**WORK TASK:**
The reply should hold only the lines below from the one with "S_WAIT_HIGH : S_IDLE;" to the end, each copied exactly.

===== DATA SHOWN

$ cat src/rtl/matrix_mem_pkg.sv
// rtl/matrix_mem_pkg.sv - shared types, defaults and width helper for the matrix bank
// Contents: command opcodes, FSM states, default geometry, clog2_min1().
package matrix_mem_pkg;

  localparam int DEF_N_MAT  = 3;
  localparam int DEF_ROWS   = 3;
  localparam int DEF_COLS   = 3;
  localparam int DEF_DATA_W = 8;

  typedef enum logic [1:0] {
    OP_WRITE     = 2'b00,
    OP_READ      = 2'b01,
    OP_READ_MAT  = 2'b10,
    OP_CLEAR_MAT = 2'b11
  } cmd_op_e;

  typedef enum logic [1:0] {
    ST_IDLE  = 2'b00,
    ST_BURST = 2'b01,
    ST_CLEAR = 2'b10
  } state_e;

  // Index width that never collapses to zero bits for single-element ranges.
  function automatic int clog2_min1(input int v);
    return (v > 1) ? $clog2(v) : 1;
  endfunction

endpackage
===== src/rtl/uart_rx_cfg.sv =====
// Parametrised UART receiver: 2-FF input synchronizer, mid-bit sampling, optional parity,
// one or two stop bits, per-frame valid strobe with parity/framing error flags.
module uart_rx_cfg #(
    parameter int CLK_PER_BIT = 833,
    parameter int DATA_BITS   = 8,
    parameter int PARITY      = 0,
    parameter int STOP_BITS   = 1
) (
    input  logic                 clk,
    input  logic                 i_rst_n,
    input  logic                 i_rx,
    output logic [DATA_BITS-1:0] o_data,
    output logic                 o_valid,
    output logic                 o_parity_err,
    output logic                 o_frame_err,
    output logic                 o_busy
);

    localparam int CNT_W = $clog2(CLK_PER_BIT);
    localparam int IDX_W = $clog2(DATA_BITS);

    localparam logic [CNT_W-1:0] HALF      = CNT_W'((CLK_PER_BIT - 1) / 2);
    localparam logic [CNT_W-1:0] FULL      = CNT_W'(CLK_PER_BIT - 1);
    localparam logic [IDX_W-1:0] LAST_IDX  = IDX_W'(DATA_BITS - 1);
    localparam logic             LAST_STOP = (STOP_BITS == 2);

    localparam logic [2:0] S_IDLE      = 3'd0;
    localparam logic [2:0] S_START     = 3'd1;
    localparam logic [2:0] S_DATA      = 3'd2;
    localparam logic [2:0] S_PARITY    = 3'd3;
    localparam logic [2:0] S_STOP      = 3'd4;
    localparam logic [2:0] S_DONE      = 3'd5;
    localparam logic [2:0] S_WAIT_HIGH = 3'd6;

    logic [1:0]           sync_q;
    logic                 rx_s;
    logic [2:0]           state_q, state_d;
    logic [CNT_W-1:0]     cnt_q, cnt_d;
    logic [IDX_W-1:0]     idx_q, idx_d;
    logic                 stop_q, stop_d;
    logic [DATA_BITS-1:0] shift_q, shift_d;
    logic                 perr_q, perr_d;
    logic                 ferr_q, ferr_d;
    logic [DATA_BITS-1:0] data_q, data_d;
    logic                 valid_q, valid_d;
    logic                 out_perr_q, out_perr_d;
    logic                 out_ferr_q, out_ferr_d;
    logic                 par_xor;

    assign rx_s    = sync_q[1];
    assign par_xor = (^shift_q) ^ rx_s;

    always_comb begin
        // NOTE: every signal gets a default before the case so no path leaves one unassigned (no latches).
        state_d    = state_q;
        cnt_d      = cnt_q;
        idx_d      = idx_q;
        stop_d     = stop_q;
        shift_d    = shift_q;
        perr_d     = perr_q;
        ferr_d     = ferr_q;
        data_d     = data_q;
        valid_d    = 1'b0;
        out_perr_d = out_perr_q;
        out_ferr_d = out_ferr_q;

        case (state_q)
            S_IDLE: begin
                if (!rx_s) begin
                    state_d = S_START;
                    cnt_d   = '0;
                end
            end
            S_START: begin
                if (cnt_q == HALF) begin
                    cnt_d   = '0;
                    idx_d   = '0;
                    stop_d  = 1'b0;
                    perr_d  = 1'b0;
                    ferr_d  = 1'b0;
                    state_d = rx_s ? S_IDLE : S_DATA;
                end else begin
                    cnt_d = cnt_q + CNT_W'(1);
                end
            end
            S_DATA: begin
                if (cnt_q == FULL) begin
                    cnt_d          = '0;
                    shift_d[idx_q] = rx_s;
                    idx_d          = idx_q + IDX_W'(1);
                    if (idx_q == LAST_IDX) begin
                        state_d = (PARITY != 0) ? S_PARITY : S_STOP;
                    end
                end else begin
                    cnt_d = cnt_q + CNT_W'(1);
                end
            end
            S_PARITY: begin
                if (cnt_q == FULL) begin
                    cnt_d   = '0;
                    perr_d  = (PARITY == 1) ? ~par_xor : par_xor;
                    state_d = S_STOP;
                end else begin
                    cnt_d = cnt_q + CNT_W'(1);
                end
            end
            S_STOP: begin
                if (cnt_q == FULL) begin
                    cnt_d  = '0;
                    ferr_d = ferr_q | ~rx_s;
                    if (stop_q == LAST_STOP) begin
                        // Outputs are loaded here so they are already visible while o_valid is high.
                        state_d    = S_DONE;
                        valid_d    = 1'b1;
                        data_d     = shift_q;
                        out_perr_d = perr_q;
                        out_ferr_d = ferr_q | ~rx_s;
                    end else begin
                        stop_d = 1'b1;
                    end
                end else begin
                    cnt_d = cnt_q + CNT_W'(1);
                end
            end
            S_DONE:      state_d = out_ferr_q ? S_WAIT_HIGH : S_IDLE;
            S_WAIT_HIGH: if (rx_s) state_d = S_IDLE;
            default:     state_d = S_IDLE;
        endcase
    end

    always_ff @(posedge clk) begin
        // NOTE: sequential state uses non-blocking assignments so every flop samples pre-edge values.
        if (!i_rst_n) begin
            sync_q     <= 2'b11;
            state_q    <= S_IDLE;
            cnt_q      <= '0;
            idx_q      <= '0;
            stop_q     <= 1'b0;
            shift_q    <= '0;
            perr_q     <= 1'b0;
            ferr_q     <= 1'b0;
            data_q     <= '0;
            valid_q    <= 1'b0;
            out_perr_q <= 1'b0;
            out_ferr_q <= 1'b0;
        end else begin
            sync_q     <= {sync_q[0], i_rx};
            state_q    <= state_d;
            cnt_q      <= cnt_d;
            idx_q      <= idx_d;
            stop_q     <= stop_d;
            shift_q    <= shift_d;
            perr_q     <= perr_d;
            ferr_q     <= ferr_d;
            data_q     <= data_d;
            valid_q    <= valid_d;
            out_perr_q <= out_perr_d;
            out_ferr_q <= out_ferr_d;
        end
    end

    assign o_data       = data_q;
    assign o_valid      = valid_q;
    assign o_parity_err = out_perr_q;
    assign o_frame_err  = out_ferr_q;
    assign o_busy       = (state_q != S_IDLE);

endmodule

==========

**FINISHED TASK:**
            S_DONE:      state_d = out_ferr_q ? S_WAIT_HIGH : S_IDLE;
            S_WAIT_HIGH: if (rx_s) state_d = S_IDLE;
            default:     state_d = S_IDLE;
        endcase
    end

    always_ff @(posedge clk) begin
        // NOTE: sequential state uses non-blocking assignments so every flop samples pre-edge values.
        if (!i_rst_n) begin
            sync_q     <= 2'b11;
            state_q    <= S_IDLE;
            cnt_q      <= '0;
            idx_q      <= '0;
            stop_q     <= 1'b0;
            shift_q    <= '0;
            perr_q     <= 1'b0;
            ferr_q     <= 1'b0;
            data_q     <= '0;
            valid_q    <= 1'b0;
            out_perr_q <= 1'b0;
            out_ferr_q <= 1'b0;
        end else begin
            sync_q     <= {sync_q[0], i_rx};
            state_q    <= state_d;
            cnt_q      <= cnt_d;
            idx_q      <= idx_d;
            stop_q     <= stop_d;
            shift_q    <= shift_d;
            perr_q     <= perr_d;
            ferr_q     <= ferr_d;
            data_q     <= data_d;
            valid_q    <= valid_d;
            out_perr_q <= out_perr_d;
            out_ferr_q <= out_ferr_d;
        end
    end

    assign o_data       = data_q;
    assign o_valid      = valid_q;
    assign o_parity_err = out_perr_q;
    assign o_frame_err  = out_ferr_q;
    assign o_busy       = (state_q != S_IDLE);

endmodule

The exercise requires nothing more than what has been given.